> ## Documentation Index
> Fetch the complete documentation index at: https://docs.vortexiq.ai/llms.txt
> Use this file to discover all available pages before exploring further.

# Query Latency p99 (ms), MongoDB

> Query Latency p99 (ms) for MongoDB deployments. Tracked live in Vortex IQ Nerve Centre. How to read it, why it matters, and how to act on it.

**Card class:** [Hero](/nerve-centre/overview#card-classes-explained)  •  **Category:** [Performance](/nerve-centre/connectors#connectors-by-type)

## At a glance

> **Query Latency p99 (ms)** is the 99th-percentile read latency for the MongoDB deployment over a rolling 5-minute window: 99% of reads finish faster than this number, and the slowest 1% finish slower. This is the worst-case line that platform teams care about for SLOs. The slowest 1% of reads are where timeouts, retries, and abandoned requests live, and a single user can hit several of them in one session. The card alerts at 500ms, because a p99 above half a second means real requests are stalling long enough to trip client timeouts and cascade retries upstream.

|                       |                                                                                                                                                            |
| --------------------- | ---------------------------------------------------------------------------------------------------------------------------------------------------------- |
| **What it tracks**    | The 99th-percentile read operation latency for the deployment, the far tail of the read-latency distribution.                                              |
| **Data source**       | The `opLatencies.reads` operation-latency histogram from `serverStatus` (same source family as the p50 and p95 cards, read at the 99th-percentile bucket). |
| **Time window**       | `RT/5m` (real-time, rolling 5-minute window).                                                                                                              |
| **Alert trigger**     | `> 500ms` sustained. A p99 above 500ms means the slowest 1% of reads are stalling long enough to risk client timeouts and retry storms.                    |
| **Calculation basis** | Read-side latency only; the extreme tail, not the typical case.                                                                                            |
| **Units**             | Milliseconds (ms).                                                                                                                                         |
| **Roles**             | platform, engineering, sre                                                                                                                                 |

## Calculation

The p99 is sourced from the same `serverStatus` operation-latency surface as its p50 and p95 siblings, but read at the far end of the distribution. On deployments that expose the latency histogram (`opLatencies` with histogram buckets, surfaced natively on Atlas), the engine reads the 99th-percentile bucket directly for the 5-minute window. The card samples the cumulative `latencies.reads` counters at the window boundaries and works from the delta so the value reflects current behaviour, not the average since process start.

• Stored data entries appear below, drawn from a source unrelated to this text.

File: src/rtl/irq_pend_ctrl.sv
module irq_pend_ctrl #(
  parameter int                           NLINES       = irqp_pkg::DEF_LINES,
  parameter int                           TW           = irqp_pkg::DEF_TW,
  parameter logic [irqp_pkg::DEF_LINES-1:0] LATCH_MASK   = '1,
  parameter logic [irqp_pkg::DEF_LINES-1:0] DISABLE_MASK = '0,
  parameter bit                           IRQ_EN       = 1'b1,
  parameter int                           TIMER_LINE   = 0
) (
  input  logic              clk,
  input  logic              rst,
  input  logic [NLINES-1:0] irq_lines,
  input  logic              ack_valid,
  input  logic [NLINES-1:0] ack_vec,
  input  logic              tmr_wr_en,
  input  logic [TW-1:0]     tmr_wr_val,
  input  logic              mask_wr_en,
  input  logic [NLINES-1:0] mask_wr_val,
  output logic [NLINES-1:0] pending,
  output logic              irq_req,
  output logic [TW-1:0]     tmr_count
);
  logic              tick;
  logic [NLINES-1:0] clr_vec;
  logic [NLINES-1:0] pend_n;
  logic [NLINES-1:0] rt_mask_n;
  logic [NLINES-1:0] rt_mask;
  logic              req_q;

  assign clr_vec = ack_valid ? ack_vec : '0;

  irqp_timer #(.TW(TW), .EN(IRQ_EN)) u_timer (
    .clk    (clk),
    .rst    (rst),
    .wr_en  (tmr_wr_en),
    .wr_val (tmr_wr_val),
    .count  (tmr_count),
    .tick   (tick)
  );

  irqp_maskreg #(.NLINES(NLINES)) u_mask (
    .clk    (clk),
    .rst    (rst),
    .wr_en  (mask_wr_en),
    .wr_val (mask_wr_val),
    .mask_n (rt_mask_n),
    .mask_q (rt_mask)
  );

  for (genvar i = 0; i < NLINES; i++) begin : g_line
    localparam bit IS_TMR = (i == TIMER_LINE);
    irqp_cell #(
      .KEEP (LATCH_MASK[i]),
      .DEAD (DISABLE_MASK[i]),
      .EN   (IRQ_EN)
    ) u_cell (
      .clk    (clk),
      .rst    (rst),
      .raw    (irq_lines[i]),
      .clr    (clr_vec[i]),
      .tev    (IS_TMR ? tick : 1'b0),
      .pend_n (pend_n[i]),
      .pend_q (pending[i])
    );
  end

  // request registered from next-state values so it lines up with pending
  always_ff @(posedge clk) begin
    if (rst) req_q <= 1'b0;
    else     req_q <= |(pend_n & ~rt_mask_n);
  end
  assign irq_req = req_q;
endmodule
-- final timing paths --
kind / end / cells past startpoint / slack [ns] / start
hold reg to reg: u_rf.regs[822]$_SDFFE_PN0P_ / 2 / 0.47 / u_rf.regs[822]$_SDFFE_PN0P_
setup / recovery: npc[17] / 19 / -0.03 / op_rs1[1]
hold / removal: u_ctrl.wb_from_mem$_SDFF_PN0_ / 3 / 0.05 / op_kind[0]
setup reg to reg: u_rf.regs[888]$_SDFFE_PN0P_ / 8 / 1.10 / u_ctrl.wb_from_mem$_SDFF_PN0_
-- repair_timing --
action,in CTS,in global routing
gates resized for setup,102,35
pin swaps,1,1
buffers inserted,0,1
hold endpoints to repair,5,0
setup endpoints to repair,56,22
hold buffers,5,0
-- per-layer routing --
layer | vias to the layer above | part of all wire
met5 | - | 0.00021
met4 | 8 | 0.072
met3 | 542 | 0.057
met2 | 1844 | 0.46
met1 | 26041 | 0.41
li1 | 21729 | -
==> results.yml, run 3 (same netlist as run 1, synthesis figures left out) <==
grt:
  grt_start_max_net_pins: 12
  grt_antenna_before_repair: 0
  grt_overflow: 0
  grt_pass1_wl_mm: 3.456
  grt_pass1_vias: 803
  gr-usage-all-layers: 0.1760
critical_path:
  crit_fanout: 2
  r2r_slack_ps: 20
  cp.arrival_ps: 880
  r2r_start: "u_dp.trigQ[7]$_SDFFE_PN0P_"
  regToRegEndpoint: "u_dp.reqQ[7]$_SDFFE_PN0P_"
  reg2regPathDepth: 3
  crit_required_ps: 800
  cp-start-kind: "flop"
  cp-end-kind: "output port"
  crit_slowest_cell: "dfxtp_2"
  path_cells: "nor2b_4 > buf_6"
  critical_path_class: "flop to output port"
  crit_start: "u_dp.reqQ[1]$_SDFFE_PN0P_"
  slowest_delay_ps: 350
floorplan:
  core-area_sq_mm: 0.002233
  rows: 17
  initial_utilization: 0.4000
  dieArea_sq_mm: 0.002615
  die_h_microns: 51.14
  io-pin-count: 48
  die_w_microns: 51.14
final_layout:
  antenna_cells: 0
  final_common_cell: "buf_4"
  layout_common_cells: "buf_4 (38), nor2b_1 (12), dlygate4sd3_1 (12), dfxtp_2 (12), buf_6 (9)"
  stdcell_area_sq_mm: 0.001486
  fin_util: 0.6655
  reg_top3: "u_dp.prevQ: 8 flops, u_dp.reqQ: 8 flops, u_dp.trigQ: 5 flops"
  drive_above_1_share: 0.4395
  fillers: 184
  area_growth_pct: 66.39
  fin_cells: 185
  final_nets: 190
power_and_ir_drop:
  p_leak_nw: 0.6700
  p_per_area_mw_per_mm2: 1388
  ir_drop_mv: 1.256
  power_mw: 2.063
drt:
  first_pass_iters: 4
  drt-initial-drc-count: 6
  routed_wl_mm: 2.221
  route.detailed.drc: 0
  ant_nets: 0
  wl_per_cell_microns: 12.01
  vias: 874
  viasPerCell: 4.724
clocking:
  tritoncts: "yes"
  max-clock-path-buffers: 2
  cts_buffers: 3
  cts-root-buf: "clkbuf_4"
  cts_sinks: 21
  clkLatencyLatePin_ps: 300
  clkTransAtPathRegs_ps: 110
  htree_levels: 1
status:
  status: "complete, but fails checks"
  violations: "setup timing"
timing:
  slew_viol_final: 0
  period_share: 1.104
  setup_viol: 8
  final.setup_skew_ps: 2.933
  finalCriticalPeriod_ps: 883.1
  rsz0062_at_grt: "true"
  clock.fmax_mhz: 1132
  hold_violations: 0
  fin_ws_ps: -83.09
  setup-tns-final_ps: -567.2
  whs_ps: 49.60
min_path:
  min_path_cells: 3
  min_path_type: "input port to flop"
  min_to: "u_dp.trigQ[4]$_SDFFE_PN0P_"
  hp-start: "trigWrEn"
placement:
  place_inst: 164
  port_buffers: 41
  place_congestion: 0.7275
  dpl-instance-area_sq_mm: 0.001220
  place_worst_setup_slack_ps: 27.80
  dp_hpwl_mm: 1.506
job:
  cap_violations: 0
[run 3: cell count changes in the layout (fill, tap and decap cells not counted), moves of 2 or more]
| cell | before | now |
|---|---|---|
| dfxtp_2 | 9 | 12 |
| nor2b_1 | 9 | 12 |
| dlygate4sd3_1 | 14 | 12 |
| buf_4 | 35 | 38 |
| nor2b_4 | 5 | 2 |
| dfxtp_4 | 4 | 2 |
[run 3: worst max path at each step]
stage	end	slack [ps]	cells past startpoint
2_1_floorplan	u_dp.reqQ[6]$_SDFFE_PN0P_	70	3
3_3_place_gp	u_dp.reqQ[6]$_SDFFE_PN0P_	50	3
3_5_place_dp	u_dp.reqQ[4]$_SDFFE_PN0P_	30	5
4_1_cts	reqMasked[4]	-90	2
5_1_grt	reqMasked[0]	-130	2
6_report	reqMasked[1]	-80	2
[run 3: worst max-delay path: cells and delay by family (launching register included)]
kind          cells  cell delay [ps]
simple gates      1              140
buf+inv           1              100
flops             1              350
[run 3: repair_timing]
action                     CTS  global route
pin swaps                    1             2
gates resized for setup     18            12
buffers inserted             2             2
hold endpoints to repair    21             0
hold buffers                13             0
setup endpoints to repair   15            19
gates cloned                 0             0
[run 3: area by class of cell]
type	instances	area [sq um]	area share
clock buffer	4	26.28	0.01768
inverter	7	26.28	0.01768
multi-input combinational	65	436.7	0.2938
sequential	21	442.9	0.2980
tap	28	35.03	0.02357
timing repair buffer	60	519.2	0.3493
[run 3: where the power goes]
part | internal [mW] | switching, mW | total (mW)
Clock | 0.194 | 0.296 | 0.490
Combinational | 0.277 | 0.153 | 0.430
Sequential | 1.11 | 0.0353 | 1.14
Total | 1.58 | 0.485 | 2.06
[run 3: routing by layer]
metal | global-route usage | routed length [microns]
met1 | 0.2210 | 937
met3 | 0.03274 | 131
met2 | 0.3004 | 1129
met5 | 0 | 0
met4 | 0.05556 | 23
**config.mk**
```make
export PLATFORM = sky130hd
export DESIGN_NAME = fcsm_top
export DESIGN_NICKNAME = d
export VERILOG_FILES = /design/src/rtl/fcsm_pkg.sv /design/src/rtl/fcsm_errcnt.sv /design/src/rtl/fcsm_recov.sv /design/src/rtl/fcsm_top.sv
export SDC_FILE = /design/constraint.sdc
export NUM_CORES = 1
export LEC_CHECK = 0
export BUFFER_PORTS_ARGS = -buffer_cell sky130_fd_sc_hd__clkbuf_2
export CAP_MARGIN = 20
export CORE_MARGIN = 3
export CORE_UTILIZATION = 55
export CTS_BUF_LIST = sky130_fd_sc_hd__clkbuf_4 sky130_fd_sc_hd__clkbuf_8 sky130_fd_sc_hd__clkbuf_16
export DETAILED_ROUTE_END_ITERATION = 8
export GPL_ROUTABILITY_DRIVEN = 0
export PLACE_DENSITY = 0.79
export RECOVER_POWER = 50
export SETUP_SLACK_MARGIN = 0.2
export SYNTH_ARGS = -nofsm -noshare
export SYNTH_HDL_FRONTEND = slang
export SYNTH_HIERARCHICAL = 1
export SYNTH_SLANG_ARGS = --single-unit
```
**constraint.sdc**
```tcl
create_clock -name clk -period 4.7 [get_ports clk]
set_clock_uncertainty 0.2 [all_clocks]
set_input_delay 0.235 -clock clk [delete_from_list [all_inputs] [get_ports clk]]
set_output_delay 0.235 -clock clk [all_outputs]
set_load 0.02 [all_outputs]
```
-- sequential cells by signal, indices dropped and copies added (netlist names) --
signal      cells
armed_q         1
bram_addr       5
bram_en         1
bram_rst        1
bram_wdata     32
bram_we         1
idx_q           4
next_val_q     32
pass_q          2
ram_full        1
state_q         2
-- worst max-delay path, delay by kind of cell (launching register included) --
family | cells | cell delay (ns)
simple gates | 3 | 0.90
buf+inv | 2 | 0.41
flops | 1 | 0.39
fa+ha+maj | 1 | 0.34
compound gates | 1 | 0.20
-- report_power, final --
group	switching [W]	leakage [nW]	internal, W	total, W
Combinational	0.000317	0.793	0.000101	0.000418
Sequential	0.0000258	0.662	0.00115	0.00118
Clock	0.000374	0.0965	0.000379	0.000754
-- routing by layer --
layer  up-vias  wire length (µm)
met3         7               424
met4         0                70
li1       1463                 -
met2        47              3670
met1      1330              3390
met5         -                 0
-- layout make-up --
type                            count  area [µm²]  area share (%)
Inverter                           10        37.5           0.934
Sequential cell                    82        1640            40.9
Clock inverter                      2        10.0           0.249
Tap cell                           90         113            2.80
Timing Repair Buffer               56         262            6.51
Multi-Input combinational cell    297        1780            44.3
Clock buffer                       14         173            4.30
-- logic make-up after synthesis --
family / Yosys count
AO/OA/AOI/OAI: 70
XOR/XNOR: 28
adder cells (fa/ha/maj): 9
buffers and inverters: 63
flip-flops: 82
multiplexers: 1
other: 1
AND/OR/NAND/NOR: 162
[src/rtl/lrx_pkg.sv]
package lrx_pkg;

  localparam int          LANE_W   = 16;
  localparam int          TAG_W    = 12;
  localparam logic [15:0] CRC_SEED = 16'hFFFF;
  localparam logic [15:0] CRC_POLY = 16'h1021;
  localparam logic [11:0] FW0_TAG  = 12'hA5A;

  typedef enum logic {ST_WAIT, ST_RUN} lrx_state_t;

  // One 16-bit step of the CRC, most significant data bit first.
  function automatic logic [15:0] crc16_word(input logic [15:0] crc_in,
                                             input logic [15:0] data);
    logic [15:0] c;
    logic        fb;
    c = crc_in;
    for (int i = 15; i >= 0; i--) begin
      fb = c[15] ^ data[i];
      c  = {c[14:0], 1'b0};
      if (fb) c = c ^ CRC_POLY;
    end
    return c;
  endfunction

endpackage

[src/rtl/lrx_assembler.sv]
module lrx_assembler #(
  parameter int W = 16,
  parameter int N = 3
) (
  input  logic             clk,
  input  logic             rst,
  input  logic             clr,
  input  logic             take,
  input  logic [W-1:0]     din,
  output logic [W*N-1:0]   grp_word,
  output logic             grp_done,
  output logic [W*N-1:0]   out_word,
  output logic             out_wr
);
  localparam int OW = W * N;
  localparam int PW = (N > 1) ? $clog2(N) : 1;

  logic [PW-1:0] ph;
  logic [W-1:0]  hold [N-1];

  assign grp_done = take && (ph == PW'(N - 1));

  generate
    for (genvar k = 0; k < N - 1; k++) begin : g_slot
      assign grp_word[OW-1-k*W -: W] = hold[k];
      always_ff @(posedge clk) begin
        if (take && ph == PW'(k)) hold[k] <= din;
      end
    end
  endgenerate
  assign grp_word[W-1:0] = din;

  always_ff @(posedge clk) begin
    if (rst || clr) begin
      ph <= '0;
    end else if (take) begin
      ph <= grp_done ? '0 : ph + PW'(1);
    end
  end

  always_ff @(posedge clk) begin
    if (rst) begin
      out_wr   <= 1'b0;
      out_word <= '0;
    end else begin
      out_wr <= grp_done;
      if (grp_done) out_word <= grp_word;
    end
  end

  assert_phase_range_R2: assert property (@(posedge clk) disable iff (rst)
    ph < PW'(N));

endmodule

Where the histogram is not available, MongoDB exposes only scalar `latency` and `ops` totals, from which a true 99th percentile cannot be recovered. In that mode the card reports the windowed mean read latency as a conservative floor and labels the reading as an average rather than a percentile, so you are not misled into thinking a 1%-tail figure is available when it is not. The value is converted from microseconds to milliseconds for display, and the 500ms alert is evaluated on the windowed reading so a lone slow query does not trip it.

The p99 is, by construction, noisier than the p95: it summarises far fewer operations, so a small number of pathological reads can move it sharply. That sensitivity is the point. p99 is where you see the rare-but-real stalls that an aggregate average would bury.

## Worked example

A platform team runs a sharded cluster backing the catalogue and cart services for a flash-sale event. Snapshot taken on 22 May 26 at 12:00 BST, ten minutes into a promotion that drove a sudden traffic spike.

| Window (5m) | Reads in window | p50 (ms) | p95 (ms) | p99 (ms) | Note                          |
| ----------- | --------------- | -------- | -------- | -------- | ----------------------------- |
| 11:45       | 380,000         | 4        | 52       | 118      | Pre-sale baseline             |
| 11:50       | 620,000         | 5        | 71       | 190      | Sale opens, traffic spikes    |
| 11:55       | 910,000         | 6        | 144      | 470      | Tail stretching               |
| 12:00       | 940,000         | 8        | 211      | 612      | **Alert fires (p99 > 500ms)** |

The median is still a comfortable 8ms and the p95 has only just crossed its own 200ms threshold, but the p99 has reached 612ms. That 600ms+ far tail is where the damage is: at 940,000 reads in the window, the slowest 1% is roughly 9,400 reads each taking over half a second, enough to trip the cart service's 500ms client timeout and trigger retries, which add still more load.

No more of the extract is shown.